I have peppermint/mint growing in my garden backyard. I want to make Ice Cream for children and they are asking for some flavour paan ice cream in Hindi (mint ice cream) and for that I want Menthol powder to mix into plain ice cream. How can I make Menthol Powder from Mint/Peppermint Leaves?
This is a fun question, but your plan is not very practical.
If you indeed insist on doing it, you have three steps in the process of menthol extraction:
- Extract the essential oil from the leaves
- Separate the essential oil from the solvent you used
- Freeze the menthol out of the essential oil.
For the essential oil extraction, the only method doable at home is a steam/water distillation. (OK, there are also absolue methods, but they are less practical, and not necessary for mint). So you are left with a mixture of a hydrosol and mint essential oil.
Here is where it becomes difficult: the second step is to separate the oil from the hydrosol. Most methods I know of will produce something which is not food-safe. The popular ones are to use a nonpolar solvent and then boil it off (I hope you don't plan on handling diethyl ether in your kitchen!) but I also found a reference to "passing it through a bed of anhydrous sodium sulphate". This is probably your best bet edibilitywise, but getting the supplies and learning the process won't be easy.
In the end, you have to freeze the essential oil to a sufficiently low temperature (the source with the sodium sulphate uses -60 C but I also found references to -22), then keep it for a few days and harvest the crystals.
If you are brave enough to do it at home (and live in a place where it is not illegal to have a distillation still, and found a freezer that goes to -22) you will need time, space for the apparatus, and mint. Lots of mint. Here I found an article for a portable still which weighs 635 kg, has a 500 l distillation tank, can process up to 9 kg dried mint per distillation (you'll first need an area where you can hang 72 kg of fresh mint to dry out for a month or two, or find a dehydrator and pay for the energy to process it) and yields about 100 ml of essential oil from peppermint, half that if you use spearmint. The oil consists of about 50% menthol, but I couldn't find references for the actually recovered amount when using crystalization only (chemists tend to follow up with a boric acid distillation) but let's say you can recover half of the contained menthol, this would be 15-25 grams of pure menthol crystals.
If your children want just a few portions of ice cream, you should be able to downscale this to 1/10 or less, and get away with a much smaller still. But you'll still need several square meters worth of mint plants, and your children will have to wait a few weeks for their ice cream.
One option would be to make a syrup.
Heating water and sugar with the mint, and straining the mint leaves out would be enough to make a simple syrup - altering the ratio of sugar to water will control thickness and shelf life, altering the mount of mint will change intensity.
Such a syrup can be used as-is on ice cream, flavored syrups often are, but if you're set on a powder the syrup can also be dehydrated through a candy-making process (like rock candy or like hard candy) to give a minty crystalline powder, with a texture somewhere between crushed hard candy and sugar crystals.
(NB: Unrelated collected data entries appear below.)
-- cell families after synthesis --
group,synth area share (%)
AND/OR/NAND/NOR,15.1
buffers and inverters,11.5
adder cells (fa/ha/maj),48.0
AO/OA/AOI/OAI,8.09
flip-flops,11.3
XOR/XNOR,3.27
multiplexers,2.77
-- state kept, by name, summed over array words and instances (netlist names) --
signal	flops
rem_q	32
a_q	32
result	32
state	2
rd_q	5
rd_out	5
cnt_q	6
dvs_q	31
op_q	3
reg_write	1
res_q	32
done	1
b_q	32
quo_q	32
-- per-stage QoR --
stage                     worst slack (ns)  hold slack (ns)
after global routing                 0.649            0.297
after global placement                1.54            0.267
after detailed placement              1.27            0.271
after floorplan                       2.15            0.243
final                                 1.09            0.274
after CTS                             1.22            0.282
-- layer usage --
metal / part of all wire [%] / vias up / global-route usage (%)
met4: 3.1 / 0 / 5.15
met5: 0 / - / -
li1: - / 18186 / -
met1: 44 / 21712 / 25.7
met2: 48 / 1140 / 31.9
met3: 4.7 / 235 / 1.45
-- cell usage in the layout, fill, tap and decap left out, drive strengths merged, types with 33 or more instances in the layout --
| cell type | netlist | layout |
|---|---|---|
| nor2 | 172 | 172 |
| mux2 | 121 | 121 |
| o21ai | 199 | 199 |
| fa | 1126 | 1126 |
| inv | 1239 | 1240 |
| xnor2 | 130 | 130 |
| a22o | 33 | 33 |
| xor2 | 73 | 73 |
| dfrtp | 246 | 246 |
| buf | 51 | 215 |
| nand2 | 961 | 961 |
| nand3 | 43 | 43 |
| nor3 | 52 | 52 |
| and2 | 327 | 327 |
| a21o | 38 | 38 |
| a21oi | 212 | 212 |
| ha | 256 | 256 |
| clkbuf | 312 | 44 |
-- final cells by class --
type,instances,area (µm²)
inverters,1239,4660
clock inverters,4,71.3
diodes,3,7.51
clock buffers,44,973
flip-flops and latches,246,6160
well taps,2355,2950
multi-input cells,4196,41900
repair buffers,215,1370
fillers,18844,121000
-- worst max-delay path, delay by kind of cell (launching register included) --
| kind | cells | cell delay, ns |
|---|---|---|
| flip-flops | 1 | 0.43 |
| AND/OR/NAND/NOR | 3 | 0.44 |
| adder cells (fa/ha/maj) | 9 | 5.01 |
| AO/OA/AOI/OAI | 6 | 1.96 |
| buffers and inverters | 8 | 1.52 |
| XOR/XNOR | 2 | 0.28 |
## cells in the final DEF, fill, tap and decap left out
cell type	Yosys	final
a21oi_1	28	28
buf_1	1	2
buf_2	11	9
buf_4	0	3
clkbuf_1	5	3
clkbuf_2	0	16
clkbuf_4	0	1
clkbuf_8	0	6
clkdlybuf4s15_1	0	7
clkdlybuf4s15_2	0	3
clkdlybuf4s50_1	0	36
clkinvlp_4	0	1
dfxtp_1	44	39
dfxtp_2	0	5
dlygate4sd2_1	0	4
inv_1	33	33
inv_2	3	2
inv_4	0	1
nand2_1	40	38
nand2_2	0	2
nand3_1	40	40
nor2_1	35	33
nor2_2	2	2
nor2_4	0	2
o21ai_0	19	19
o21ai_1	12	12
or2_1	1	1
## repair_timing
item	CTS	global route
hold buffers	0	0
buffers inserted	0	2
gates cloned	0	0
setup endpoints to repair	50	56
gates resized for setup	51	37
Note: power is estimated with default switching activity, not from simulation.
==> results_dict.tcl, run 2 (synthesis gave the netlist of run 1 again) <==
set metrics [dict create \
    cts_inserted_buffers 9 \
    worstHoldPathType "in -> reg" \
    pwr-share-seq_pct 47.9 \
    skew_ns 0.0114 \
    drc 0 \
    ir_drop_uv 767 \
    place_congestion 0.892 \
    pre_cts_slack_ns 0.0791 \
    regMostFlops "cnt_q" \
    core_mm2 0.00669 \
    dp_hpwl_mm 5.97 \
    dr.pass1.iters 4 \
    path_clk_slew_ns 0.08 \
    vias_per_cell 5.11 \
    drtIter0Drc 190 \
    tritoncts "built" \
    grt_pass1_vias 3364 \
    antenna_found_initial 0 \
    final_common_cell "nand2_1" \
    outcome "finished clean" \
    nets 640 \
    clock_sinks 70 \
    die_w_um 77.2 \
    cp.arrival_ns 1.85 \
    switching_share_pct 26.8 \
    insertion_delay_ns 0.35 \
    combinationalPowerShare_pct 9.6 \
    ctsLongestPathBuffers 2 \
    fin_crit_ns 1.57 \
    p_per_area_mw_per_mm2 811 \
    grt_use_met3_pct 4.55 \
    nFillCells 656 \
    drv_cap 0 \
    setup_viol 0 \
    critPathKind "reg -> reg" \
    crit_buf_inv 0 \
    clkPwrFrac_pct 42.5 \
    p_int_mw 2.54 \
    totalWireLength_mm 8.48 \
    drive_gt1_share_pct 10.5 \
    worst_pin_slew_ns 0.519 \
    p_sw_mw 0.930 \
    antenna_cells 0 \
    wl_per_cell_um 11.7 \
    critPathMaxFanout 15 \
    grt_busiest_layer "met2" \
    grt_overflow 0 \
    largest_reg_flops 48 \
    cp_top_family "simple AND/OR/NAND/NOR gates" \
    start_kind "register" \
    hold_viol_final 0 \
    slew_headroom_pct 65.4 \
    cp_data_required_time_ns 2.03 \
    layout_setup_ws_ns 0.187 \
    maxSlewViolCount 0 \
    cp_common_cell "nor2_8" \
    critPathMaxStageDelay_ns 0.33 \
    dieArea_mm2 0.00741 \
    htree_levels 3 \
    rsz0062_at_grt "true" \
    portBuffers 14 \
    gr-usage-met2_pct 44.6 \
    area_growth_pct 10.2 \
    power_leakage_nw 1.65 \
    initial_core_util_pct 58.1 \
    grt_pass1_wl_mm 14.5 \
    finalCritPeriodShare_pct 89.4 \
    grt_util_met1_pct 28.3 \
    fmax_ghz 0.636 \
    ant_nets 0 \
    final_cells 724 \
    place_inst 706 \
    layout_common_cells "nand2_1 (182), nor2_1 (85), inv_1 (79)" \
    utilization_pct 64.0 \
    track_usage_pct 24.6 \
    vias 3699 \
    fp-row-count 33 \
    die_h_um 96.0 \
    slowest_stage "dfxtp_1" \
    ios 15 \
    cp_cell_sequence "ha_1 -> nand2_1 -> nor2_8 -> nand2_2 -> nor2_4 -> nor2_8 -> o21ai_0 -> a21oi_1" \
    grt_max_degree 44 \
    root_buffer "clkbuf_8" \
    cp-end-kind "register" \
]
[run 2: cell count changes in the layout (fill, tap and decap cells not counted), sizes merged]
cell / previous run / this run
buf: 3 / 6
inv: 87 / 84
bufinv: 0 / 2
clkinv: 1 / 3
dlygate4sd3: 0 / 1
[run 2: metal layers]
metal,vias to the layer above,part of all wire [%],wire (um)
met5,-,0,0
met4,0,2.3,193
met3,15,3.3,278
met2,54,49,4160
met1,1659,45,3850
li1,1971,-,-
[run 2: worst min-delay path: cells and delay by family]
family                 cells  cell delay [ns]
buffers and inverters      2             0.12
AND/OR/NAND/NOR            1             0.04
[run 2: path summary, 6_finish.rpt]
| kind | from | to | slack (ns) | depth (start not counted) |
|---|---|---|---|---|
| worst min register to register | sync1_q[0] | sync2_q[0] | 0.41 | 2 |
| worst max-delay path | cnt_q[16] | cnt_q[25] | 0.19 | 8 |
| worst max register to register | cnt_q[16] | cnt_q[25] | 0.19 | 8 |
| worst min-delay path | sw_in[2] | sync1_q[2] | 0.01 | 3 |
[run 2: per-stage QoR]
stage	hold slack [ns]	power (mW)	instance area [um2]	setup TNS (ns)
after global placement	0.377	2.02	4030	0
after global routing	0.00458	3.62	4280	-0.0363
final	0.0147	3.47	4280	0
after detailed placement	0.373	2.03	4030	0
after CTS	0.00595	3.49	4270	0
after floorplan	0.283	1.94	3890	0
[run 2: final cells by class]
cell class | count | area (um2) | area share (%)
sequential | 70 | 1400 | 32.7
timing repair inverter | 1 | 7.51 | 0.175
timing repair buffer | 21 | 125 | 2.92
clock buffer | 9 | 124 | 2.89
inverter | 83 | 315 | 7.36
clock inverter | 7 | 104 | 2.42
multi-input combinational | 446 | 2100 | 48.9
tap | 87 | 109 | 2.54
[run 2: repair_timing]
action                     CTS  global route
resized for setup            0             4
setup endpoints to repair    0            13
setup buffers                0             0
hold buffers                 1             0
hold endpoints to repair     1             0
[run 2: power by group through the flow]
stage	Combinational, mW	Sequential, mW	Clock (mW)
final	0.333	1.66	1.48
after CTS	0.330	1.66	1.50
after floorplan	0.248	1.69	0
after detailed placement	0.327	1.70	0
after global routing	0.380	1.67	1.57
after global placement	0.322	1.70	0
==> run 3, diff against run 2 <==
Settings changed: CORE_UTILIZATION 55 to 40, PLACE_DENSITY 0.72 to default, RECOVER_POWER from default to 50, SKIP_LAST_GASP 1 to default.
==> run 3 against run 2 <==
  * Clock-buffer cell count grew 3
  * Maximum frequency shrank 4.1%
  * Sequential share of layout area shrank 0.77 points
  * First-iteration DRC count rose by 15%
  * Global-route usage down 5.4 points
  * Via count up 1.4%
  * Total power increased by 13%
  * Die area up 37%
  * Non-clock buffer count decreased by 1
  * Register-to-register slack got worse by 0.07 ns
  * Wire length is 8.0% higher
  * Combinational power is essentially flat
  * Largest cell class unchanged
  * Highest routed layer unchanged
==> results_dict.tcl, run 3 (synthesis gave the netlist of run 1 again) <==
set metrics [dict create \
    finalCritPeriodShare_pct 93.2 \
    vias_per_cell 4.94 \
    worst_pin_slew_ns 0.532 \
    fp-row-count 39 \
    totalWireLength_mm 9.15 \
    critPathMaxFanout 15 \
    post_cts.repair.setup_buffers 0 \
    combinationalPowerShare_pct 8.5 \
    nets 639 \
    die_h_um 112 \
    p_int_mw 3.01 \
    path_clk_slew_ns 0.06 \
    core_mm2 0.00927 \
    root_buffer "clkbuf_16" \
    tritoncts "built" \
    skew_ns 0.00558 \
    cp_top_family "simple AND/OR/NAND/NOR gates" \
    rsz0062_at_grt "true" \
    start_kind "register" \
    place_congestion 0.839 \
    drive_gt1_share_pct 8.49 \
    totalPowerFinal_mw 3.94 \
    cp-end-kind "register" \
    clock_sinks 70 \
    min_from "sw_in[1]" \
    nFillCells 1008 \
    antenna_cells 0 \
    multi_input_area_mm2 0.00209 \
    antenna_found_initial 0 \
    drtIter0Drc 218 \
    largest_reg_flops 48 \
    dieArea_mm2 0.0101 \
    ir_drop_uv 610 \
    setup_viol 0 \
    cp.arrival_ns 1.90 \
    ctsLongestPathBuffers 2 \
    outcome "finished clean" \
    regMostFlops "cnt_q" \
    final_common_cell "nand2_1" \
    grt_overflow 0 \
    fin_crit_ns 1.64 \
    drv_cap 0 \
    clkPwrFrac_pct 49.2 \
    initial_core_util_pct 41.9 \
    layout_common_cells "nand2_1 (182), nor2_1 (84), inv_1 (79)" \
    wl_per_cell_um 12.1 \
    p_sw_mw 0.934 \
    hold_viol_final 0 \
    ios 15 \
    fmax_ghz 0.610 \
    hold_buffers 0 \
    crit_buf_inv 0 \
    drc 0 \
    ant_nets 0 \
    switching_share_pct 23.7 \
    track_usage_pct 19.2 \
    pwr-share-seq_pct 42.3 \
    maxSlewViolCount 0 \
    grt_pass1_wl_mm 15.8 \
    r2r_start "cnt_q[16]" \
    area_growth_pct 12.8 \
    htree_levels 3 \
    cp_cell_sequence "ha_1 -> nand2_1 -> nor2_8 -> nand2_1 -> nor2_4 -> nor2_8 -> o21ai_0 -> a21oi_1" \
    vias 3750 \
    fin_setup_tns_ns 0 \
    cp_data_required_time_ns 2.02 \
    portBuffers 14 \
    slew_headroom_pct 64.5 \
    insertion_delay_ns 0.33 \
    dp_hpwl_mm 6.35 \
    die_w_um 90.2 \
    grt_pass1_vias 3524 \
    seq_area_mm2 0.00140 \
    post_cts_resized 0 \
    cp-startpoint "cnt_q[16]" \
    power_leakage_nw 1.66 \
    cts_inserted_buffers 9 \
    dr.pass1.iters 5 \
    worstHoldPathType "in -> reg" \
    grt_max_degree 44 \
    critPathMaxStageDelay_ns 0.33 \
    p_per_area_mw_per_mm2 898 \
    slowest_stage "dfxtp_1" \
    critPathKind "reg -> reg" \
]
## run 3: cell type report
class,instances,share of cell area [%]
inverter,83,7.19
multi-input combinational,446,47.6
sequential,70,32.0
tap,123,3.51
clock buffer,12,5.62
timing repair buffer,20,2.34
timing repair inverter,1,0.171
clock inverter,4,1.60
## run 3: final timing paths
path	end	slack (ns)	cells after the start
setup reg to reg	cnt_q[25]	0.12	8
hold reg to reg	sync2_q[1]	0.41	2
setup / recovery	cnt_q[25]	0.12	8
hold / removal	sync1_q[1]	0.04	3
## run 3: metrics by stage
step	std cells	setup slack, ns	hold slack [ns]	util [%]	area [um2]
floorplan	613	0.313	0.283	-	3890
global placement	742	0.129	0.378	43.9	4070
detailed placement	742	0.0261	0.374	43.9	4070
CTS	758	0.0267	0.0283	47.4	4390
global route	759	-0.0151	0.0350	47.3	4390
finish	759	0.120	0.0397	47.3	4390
`src/rtl/uart_pkg.sv`:
```
// Shared types and constants for the USART transmitter.
package uart_pkg;

  typedef enum logic [2:0] {
    IDLE  = 3'd0,
    LOAD  = 3'd1,
    START = 3'd2,
    DATA  = 3'd3,
    STOP  = 3'd4
  } uart_tx_state_t;

  localparam int UART_DATA_BITS   = 8;
  localparam int UART_DATA_BITS_9 = 9;
  localparam int UART_BITCNT_W    = 4;

  // Index of the final data bit of a frame; the DATA state leaves on this count.
  function automatic logic [UART_BITCNT_W-1:0] last_bit_idx(input logic frame9);
    if (frame9) begin
      return UART_BITCNT_W'(UART_DATA_BITS_9 - 1);
    end else begin
      return UART_BITCNT_W'(UART_DATA_BITS - 1);
    end
  endfunction

endpackage

```
`src/rtl/uart_tx.sv`:
```
// Asynchronous USART transmitter: TXREG holding buffer feeding a TSR that
// shifts 8N1 or 9-bit frames LSB-first, one bit per uart_spbrg baud tick.
module uart_tx
  import uart_pkg::*;
#(
  parameter logic IDLE_LEVEL = 1'b1
) (
  input  logic       clk,
  input  logic       rst_n,
  input  logic       txen,
  input  logic       tx9,
  input  logic       tx9d,
  input  logic       txreg_wr_en,
  input  logic [7:0] txreg_in,
  input  logic       uart_tx_shift_en,
  output logic       tx,
  output logic       txif,
  output logic       trmt
);

  uart_tx_state_t             r_state;
  logic [7:0]                 r_buf;
  logic                       r_buf_full;
  logic                       r_txif;
  logic [7:0]                 r_tsr;
  logic                       r_tsr9;
  logic                       r_frame9;
  logic [UART_BITCNT_W-1:0]   r_bit_cnt;
  logic                       r_tx;
  logic                       r_trmt;

  logic w_load_idle;
  logic w_load_stop;
  logic w_load;

  // A STOP-end load chains straight into the next START, giving contiguous frames.
  assign w_load_idle = txen && r_buf_full && (r_state == IDLE);
  assign w_load_stop = txen && r_buf_full && uart_tx_shift_en && (r_state == STOP);
  assign w_load      = w_load_idle || w_load_stop;

  // TXREG holding buffer; a same-cycle write wins over the drain into the TSR.
  always_ff @(posedge clk or negedge rst_n) begin
    if (!rst_n) begin
      r_buf      <= 8'h00;
      r_buf_full <= 1'b0;
      r_txif     <= 1'b1;
    end else if (txreg_wr_en) begin
      r_buf      <= txreg_in;
      r_buf_full <= 1'b1;
      r_txif     <= 1'b0;
    end else if (w_load) begin
      r_buf_full <= 1'b0;
      r_txif     <= 1'b1;
    end else begin
      r_buf_full <= r_buf_full;
      r_txif     <= r_txif;
    end
  end

  // Transmit FSM with TSR, bit counter and registered line/status outputs.
  always_ff @(posedge clk or negedge rst_n) begin
    if (!rst_n) begin
      r_state   <= IDLE;
      r_tsr     <= 8'h00;
      r_tsr9    <= 1'b0;
      r_frame9  <= 1'b0;
      r_bit_cnt <= '0;
      r_tx      <= IDLE_LEVEL;
      r_trmt    <= 1'b1;
    end else if (!txen) begin
      r_state   <= IDLE;
      r_tsr     <= 8'h00;
      r_tsr9    <= 1'b0;
      r_frame9  <= 1'b0;
      r_bit_cnt <= '0;
      r_tx      <= IDLE_LEVEL;
      r_trmt    <= 1'b1;
    end else begin
      case (r_state)
        IDLE: begin
          r_tx <= IDLE_LEVEL;
          if (w_load_idle) begin
            r_tsr    <= r_buf;
            r_tsr9   <= tx9d;
            r_frame9 <= tx9;
            r_trmt   <= 1'b0;
            r_state  <= LOAD;
          end else begin
            r_trmt <= 1'b1;
          end
        end
        LOAD: begin
          if (uart_tx_shift_en) begin
            r_state <= START;
            r_tx    <= ~IDLE_LEVEL;
          end else begin
            r_tx <= IDLE_LEVEL;
          end
        end
        START: begin
          if (uart_tx_shift_en) begin
            r_state   <= DATA;
            r_bit_cnt <= '0;
            r_tx      <= r_tsr[0];
          end else begin
            r_tx <= ~IDLE_LEVEL;
          end
        end
        DATA: begin
          if (uart_tx_shift_en) begin
            if (r_bit_cnt == last_bit_idx(r_frame9)) begin
              r_state <= STOP;
              r_tx    <= IDLE_LEVEL;
            end else begin
              r_tsr     <= {r_frame9 & r_tsr9, r_tsr[7:1]};
              r_tx      <= r_tsr[1];
              r_bit_cnt <= r_bit_cnt + 4'd1;
            end
          end else begin
            r_tx <= r_tsr[0];
          end
        end
        STOP: begin
          if (w_load_stop) begin
            r_tsr    <= r_buf;
            r_tsr9   <= tx9d;
            r_frame9 <= tx9;
            r_state  <= START;
            r_tx     <= ~IDLE_LEVEL;
          end else if (uart_tx_shift_en) begin
            r_state <= IDLE;
            r_trmt  <= 1'b1;
            r_tx    <= IDLE_LEVEL;
          end else begin
            r_tx <= IDLE_LEVEL;
          end
        end
        default: begin
          r_state <= IDLE;
          r_tx    <= IDLE_LEVEL;
          r_trmt  <= 1'b1;
        end
      endcase
    end
  end

  assign tx   = r_tx;
  assign txif = r_txif;
  assign trmt = r_trmt;

endmodule
```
It'll absorb water and become sticky easily, maybe a silica gel pack or something like would help keep it dry.
Another option would be to skip the syrup step and go directly for mint infused sugar - bruise and tear the mint, layer in a jar with plenty of sugar, stir occasionally. The mint oils will rub off into the sugar crystals, and the spent leaves can be fairly easily sifted from the sugar for use. This is simpler and will give a fairly dry result, but it will take more mint leaves for the same amount of sugar, and extract less of the oils (only what seeps from the surface) - the mint leaves will still hold a lot of their flavor.
A third option would be to try making the powder from dehydrating a tea, without the sugar. This is not an easy option, though the powder it would produce would be strong and purer than the sugared options. You would want to make a strongly brewed tea, reduce it as much as possible, and then dehydrate it down to powder. The extended heating may change or alter flavors, and the amount of powder reclaimed will be very less - enough less that it may be physically difficult to dislodge from the surface it was dehydrated on, as it would tend to form a very thin residue unless the amount of tea (and thus volume of the mint residues) is very large.
Please be aware that these options will make a mint powder, or a mint/sugar powder, which may have different flavors or textures than the menthol powder you're used to.